━━━━━ DATASET RECORDS ━━━━━
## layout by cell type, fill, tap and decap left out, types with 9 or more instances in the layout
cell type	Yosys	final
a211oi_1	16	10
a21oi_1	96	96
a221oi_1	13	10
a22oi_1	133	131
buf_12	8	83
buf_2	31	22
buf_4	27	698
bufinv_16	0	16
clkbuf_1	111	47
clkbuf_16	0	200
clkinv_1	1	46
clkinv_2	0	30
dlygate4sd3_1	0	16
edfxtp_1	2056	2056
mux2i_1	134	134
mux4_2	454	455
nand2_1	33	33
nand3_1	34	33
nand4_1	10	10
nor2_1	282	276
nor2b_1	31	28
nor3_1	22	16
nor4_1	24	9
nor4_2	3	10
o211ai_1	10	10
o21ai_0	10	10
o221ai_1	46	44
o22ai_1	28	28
### src/qnmr_ctrl.sv
// Sequencer that steps the shared ALU through MAC, bias, scale and shift.
// Depends on qnmr_pkg.
module qnmr_ctrl (
  input  logic                  clk_i,
  input  logic                  rst_ni,
  input  logic                  in_valid_i,
  input  logic                  last_i,
  input  logic                  out_busy_i,
  output qnmr_pkg::qnmr_state_e state_o,
  output qnmr_pkg::qnmr_ctrl_t  ctrl_o
);
  import qnmr_pkg::*;

  qnmr_state_e state_q, state_d;

  // State register
  always_ff @(posedge clk_i or negedge rst_ni) begin
    if (!rst_ni) begin
      state_q <= ST_IDLE;
    end else begin
      state_q <= state_d;
    end
  end

  // Next state and step controls
  always_comb begin
    state_d         = state_q;
    ctrl_o          = '0;
    ctrl_o.op       = ALU_MULADD;
    ctrl_o.src      = SRC_MAC;
    unique case (state_q)
      ST_IDLE: begin
        ctrl_o.in_ready = 1'b1;
        if (in_valid_i) state_d = ST_MAC;
      end
      ST_MAC: begin
        ctrl_o.acc_we = 1'b1;
        state_d = last_i ? ST_BIAS : ST_IDLE;
      end
      ST_BIAS: begin
        ctrl_o.src     = SRC_BIAS;
        ctrl_o.work_we = 1'b1;
        ctrl_o.acc_clr = 1'b1;
        state_d = ST_SCALE;
      end
      ST_SCALE: begin
        ctrl_o.src     = SRC_SCALE;
        ctrl_o.work_we = 1'b1;
        state_d = ST_SHIFT;
      end
      ST_SHIFT: begin
        ctrl_o.src = SRC_SHIFT;
        ctrl_o.op  = ALU_ASR;
        // Hold until the output register is free
        if (!out_busy_i) begin
          ctrl_o.out_we = 1'b1;
          state_d = ST_IDLE;
        end
      end
      default: state_d = ST_IDLE;
    endcase
  end

  assign state_o = state_q;

endmodule
File: config.mk
export PLATFORM = sky130hd
export DESIGN_NAME = ols_ram
export DESIGN_NICKNAME = d
export VERILOG_FILES = /design/src/hdl/ols_ram.sv
export SDC_FILE = /design/constraint.sdc
export NUM_CORES = 2
export LEC_CHECK = 0
export BUFFER_PORTS_ARGS = -buffer_cell sky130_fd_sc_hd__buf_2
export CAP_MARGIN = 20
export CELL_PAD_IN_SITES_DETAIL_PLACEMENT = 1
export CELL_PAD_IN_SITES_GLOBAL_PLACEMENT = 1
export CORE_ASPECT_RATIO = 0.75
export CORE_MARGIN = 5
export CORE_UTILIZATION = 30
export CTS_BUF_LIST = sky130_fd_sc_hd__clkbuf_2 sky130_fd_sc_hd__clkbuf_4 sky130_fd_sc_hd__clkbuf_8
export CTS_CLUSTER_DIAMETER = 80
export DETAILED_ROUTE_END_ITERATION = 8
export GPL_ROUTABILITY_DRIVEN = 0
export GPL_TIMING_DRIVEN = 0
export MAX_ROUTING_LAYER = met4
export PLACE_DENSITY = 0.5
export SLEW_MARGIN = 30
export SYNTH_ARGS = -nofsm -noshare
export SYNTH_HDL_FRONTEND = slang
export SYNTH_SLANG_ARGS = --single-unit
File: constraint.sdc
create_clock -name clk -period 8.3 [get_ports clk]
set_input_delay 1.245 -clock clk [delete_from_list [all_inputs] [get_ports clk]]
set_output_delay 1.245 -clock clk [all_outputs]
set_load 0.02 [all_outputs]
<file path="config.mk">
export PLATFORM = sky130hd
export DESIGN_NAME = delimiter_line_splitter_flat
export DESIGN_NICKNAME = d
export VERILOG_FILES = /design/src/rtl/dls_pkg.sv /design/src/rtl/dls_if.sv /design/src/rtl/dls_front.sv /design/src/rtl/dls_queue.sv /design/src/rtl/dls_back.sv /design/src/rtl/delimiter_line_splitter.sv /design/src/flat_wrapper.sv
export SDC_FILE = /design/constraint.sdc
export NUM_CORES = 1
export LEC_CHECK = 0
export BUFFER_PORTS_ARGS = -buffer_cell sky130_fd_sc_hd__buf_2
export CORE_MARGIN = 1
export CORE_UTILIZATION = 60
export CTS_CLUSTER_SIZE = 40
export DETAILED_ROUTE_END_ITERATION = 6
export GPL_TIMING_DRIVEN = 0
export PLACE_DENSITY = 0.84
export SLEW_MARGIN = 20
export SYNTH_ARGS = -nofsm -noshare
export SYNTH_HDL_FRONTEND = slang
export SYNTH_SLANG_ARGS = --single-unit
</file>
<file path="constraint.sdc">
create_clock -name clk -period 12.51 [get_ports clk]
set_clock_uncertainty 0.05 [all_clocks]
set_input_delay 3.1275 -clock clk [delete_from_list [all_inputs] [get_ports clk]]
set_output_delay 3.1275 -clock clk [all_outputs]
set_load 0.02 [all_outputs]
</file>
### config.mk
export PLATFORM = sky130hd
export DESIGN_NAME = short_window_lz_byte_decoder_unit
export DESIGN_NICKNAME = d
export VERILOG_FILES = /design/src/hw/rtl/swlz_pkg.sv /design/src/hw/rtl/swlz_ctrl.sv /design/src/hw/rtl/swlz_dp.sv /design/src/hw/rtl/short_window_lz_byte_decoder_unit.sv
export SDC_FILE = /design/constraint.sdc
export NUM_CORES = 1
export LEC_CHECK = 0
export BUFFER_PORTS_ARGS = -buffer_cell sky130_fd_sc_hd__buf_4
export CORE_MARGIN = 8
export CORE_UTILIZATION = 50
export CTS_BUF_LIST = sky130_fd_sc_hd__clkbuf_16
export DETAILED_ROUTE_END_ITERATION = 10
export PLACE_DENSITY_LB_ADDON = 0.05
export SLEW_MARGIN = 40
export SYNTH_ARGS = -nofsm -noshare
export SYNTH_HDL_FRONTEND = slang
export SYNTH_HIERARCHICAL = 1
export SYNTH_SLANG_ARGS = --single-unit
### constraint.sdc
create_clock -name clk -period 8.8 [get_ports clk]
set_clock_uncertainty 0.1 [all_clocks]
set_input_delay 1.76 -clock clk [delete_from_list [all_inputs] [get_ports clk]]
set_output_delay 1.76 -clock clk [all_outputs]
set_load 0.05 [all_outputs]
### src/hw/rtl/swlz_pkg.sv
// Shared types and constants of the short-window LZ byte decoder.
package swlz_pkg;

  // History window and head region
  localparam int HIST_DEPTH = 128;
  localparam int HIST_AW    = $clog2(HIST_DEPTH);
  localparam int LEN_W      = 32;
  localparam logic [7:0] HEAD_OFFSET = 8'hF0;

  // Token layout: flag, then 7-bit distance-1 and 4-bit length-2, or an 8-bit literal
  localparam int TOKEN_W = 12;
  localparam logic [3:0] LIT_BITS  = 4'd9;
  localparam logic [3:0] COPY_BITS = 4'd12;
  localparam logic [4:0] LEN_BIAS  = 5'd2;
  localparam logic [3:0] LAST_BIT  = 4'd7;
  localparam logic [3:0] BYTE_BITS = 4'd8;

  // Decoding mode of the current file
  typedef enum logic [1:0] {
    MODE_IDLE,
    MODE_PASS,
    MODE_HEAD,
    MODE_BITS
  } mode_t;

  // Controller states
  typedef enum logic [2:0] {
    ST_IDLE,
    ST_START,
    ST_BIT,
    ST_CREAD,
    ST_CEMIT,
    ST_FLUSH
  } state_t;

  // Commands from controller to datapath
  typedef struct packed {
    logic load;
    logic emit_direct;
    logic bit_step;
    logic copy_read;
    logic copy_emit;
    logic flush;
  } cmd_t;

  // Status from datapath to controller
  typedef struct packed {
    mode_t mode;
    logic  hold_valid;
    logic  out_free;
    logic  bit_last;
    logic  bits_done;
    logic  step_lit;
    logic  step_copy;
    logic  emit_ends;
    logic  copy_last;
  } stat_t;

endpackage
`config.mk`:
```
export PLATFORM = sky130hd
export DESIGN_NAME = udp_checksum_stream
export DESIGN_NICKNAME = d
export VERILOG_FILES = /design/src/rtl/ucs_pkg.sv /design/src/rtl/ucs_in_stage.sv /design/src/rtl/ucs_accum.sv /design/src/rtl/udp_checksum_stream.sv
export SDC_FILE = /design/constraint.sdc
export NUM_CORES = 1
export LEC_CHECK = 0
export BUFFER_PORTS_ARGS = -buffer_cell sky130_fd_sc_hd__buf_2
export CAP_MARGIN = 0
export CORE_MARGIN = 3
export CORE_UTILIZATION = 54
export CTS_CLUSTER_SIZE = 14
export DETAILED_ROUTE_END_ITERATION = 10
export MAX_ROUTING_LAYER = met4
export PLACE_DENSITY_LB_ADDON = 0.15
export SYNTH_ARGS = -nofsm -noshare
export SYNTH_HDL_FRONTEND = slang
export SYNTH_SLANG_ARGS = --single-unit
```
`constraint.sdc`:
```
create_clock -name i_clk -period 8.57 [get_ports i_clk]
set_input_delay 0.857 -clock i_clk [delete_from_list [all_inputs] [get_ports i_clk]]
set_output_delay 0.857 -clock i_clk [all_outputs]
set_load 0.01 [all_outputs]
```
━━━━━
_EXERCISE PROMPT_
Please reproduce, exactly as they appear above, the lines from the line containing "create_clock -name clk -period 8.3" up to and including the line containing "export DESIGN_NAME = short_window_lz_byte_decoder_unit".

_ANSWER BOX_
create_clock -name clk -period 8.3 [get_ports clk]
set_input_delay 1.245 -clock clk [delete_from_list [all_inputs] [get_ports clk]]
set_output_delay 1.245 -clock clk [all_outputs]
set_load 0.02 [all_outputs]
<file path="config.mk">
export PLATFORM = sky130hd
export DESIGN_NAME = delimiter_line_splitter_flat
export DESIGN_NICKNAME = d
export VERILOG_FILES = /design/src/rtl/dls_pkg.sv /design/src/rtl/dls_if.sv /design/src/rtl/dls_front.sv /design/src/rtl/dls_queue.sv /design/src/rtl/dls_back.sv /design/src/rtl/delimiter_line_splitter.sv /design/src/flat_wrapper.sv
export SDC_FILE = /design/constraint.sdc
export NUM_CORES = 1
export LEC_CHECK = 0
export BUFFER_PORTS_ARGS = -buffer_cell sky130_fd_sc_hd__buf_2
export CORE_MARGIN = 1
export CORE_UTILIZATION = 60
export CTS_CLUSTER_SIZE = 40
export DETAILED_ROUTE_END_ITERATION = 6
export GPL_TIMING_DRIVEN = 0
export PLACE_DENSITY = 0.84
export SLEW_MARGIN = 20
export SYNTH_ARGS = -nofsm -noshare
export SYNTH_HDL_FRONTEND = slang
export SYNTH_SLANG_ARGS = --single-unit
</file>
<file path="constraint.sdc">
create_clock -name clk -period 12.51 [get_ports clk]
set_clock_uncertainty 0.05 [all_clocks]
set_input_delay 3.1275 -clock clk [delete_from_list [all_inputs] [get_ports clk]]
set_output_delay 3.1275 -clock clk [all_outputs]
set_load 0.02 [all_outputs]
</file>
### config.mk
export PLATFORM = sky130hd
export DESIGN_NAME = short_window_lz_byte_decoder_unit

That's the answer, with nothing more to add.